• [What to produce] The lines to copy are those with "placement" in them. Pull each one from the entries below.

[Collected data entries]
------
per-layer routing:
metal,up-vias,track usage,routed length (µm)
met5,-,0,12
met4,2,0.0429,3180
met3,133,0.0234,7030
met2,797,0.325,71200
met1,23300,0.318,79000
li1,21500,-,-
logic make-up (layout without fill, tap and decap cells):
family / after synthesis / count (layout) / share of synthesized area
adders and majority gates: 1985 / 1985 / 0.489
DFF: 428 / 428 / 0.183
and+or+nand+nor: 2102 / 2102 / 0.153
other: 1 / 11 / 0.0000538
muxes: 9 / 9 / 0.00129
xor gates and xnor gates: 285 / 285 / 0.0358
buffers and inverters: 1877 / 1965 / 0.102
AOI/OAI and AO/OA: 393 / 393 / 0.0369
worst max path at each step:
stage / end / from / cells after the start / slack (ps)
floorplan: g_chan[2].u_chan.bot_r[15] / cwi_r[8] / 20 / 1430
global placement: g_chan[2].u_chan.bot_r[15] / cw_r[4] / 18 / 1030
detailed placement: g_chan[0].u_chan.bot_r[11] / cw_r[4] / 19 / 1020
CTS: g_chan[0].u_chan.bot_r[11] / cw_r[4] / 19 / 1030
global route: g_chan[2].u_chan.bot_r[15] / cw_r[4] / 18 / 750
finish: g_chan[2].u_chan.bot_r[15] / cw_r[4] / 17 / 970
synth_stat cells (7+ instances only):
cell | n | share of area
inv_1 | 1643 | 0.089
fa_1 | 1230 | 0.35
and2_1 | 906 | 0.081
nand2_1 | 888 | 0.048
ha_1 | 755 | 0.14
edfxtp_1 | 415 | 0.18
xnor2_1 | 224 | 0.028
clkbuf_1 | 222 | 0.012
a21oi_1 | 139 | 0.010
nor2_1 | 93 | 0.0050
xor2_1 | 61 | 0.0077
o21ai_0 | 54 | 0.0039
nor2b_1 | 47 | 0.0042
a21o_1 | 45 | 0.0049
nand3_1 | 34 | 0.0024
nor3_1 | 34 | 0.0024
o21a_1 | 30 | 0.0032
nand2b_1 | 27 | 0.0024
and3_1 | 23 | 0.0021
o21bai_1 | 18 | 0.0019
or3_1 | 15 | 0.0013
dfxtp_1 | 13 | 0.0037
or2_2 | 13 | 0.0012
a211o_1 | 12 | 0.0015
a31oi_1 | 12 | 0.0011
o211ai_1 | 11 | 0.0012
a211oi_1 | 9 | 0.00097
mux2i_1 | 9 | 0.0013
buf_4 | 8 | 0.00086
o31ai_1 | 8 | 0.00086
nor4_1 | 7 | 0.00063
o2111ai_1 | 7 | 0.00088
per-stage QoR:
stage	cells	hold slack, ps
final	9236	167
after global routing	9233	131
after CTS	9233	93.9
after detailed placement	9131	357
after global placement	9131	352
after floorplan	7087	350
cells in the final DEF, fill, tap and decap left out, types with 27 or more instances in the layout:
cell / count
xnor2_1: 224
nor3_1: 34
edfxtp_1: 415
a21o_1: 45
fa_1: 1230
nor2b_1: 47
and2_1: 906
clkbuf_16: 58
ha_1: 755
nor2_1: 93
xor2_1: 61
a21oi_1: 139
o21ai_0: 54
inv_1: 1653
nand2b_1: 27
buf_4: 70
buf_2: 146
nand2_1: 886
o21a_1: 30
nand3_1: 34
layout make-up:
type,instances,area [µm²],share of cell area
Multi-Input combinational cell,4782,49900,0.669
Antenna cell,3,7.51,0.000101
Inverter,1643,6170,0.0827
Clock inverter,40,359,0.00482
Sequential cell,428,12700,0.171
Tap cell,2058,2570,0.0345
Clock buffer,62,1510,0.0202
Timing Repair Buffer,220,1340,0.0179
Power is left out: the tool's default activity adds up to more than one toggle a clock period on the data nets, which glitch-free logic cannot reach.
------
• [Task solution]
global placement: g_chan[2].u_chan.bot_r[15] / cw_r[4] / 18 / 1030
detailed placement: g_chan[0].u_chan.bot_r[11] / cw_r[4] / 19 / 1020
after detailed placement	9131	357
after global placement	9131	352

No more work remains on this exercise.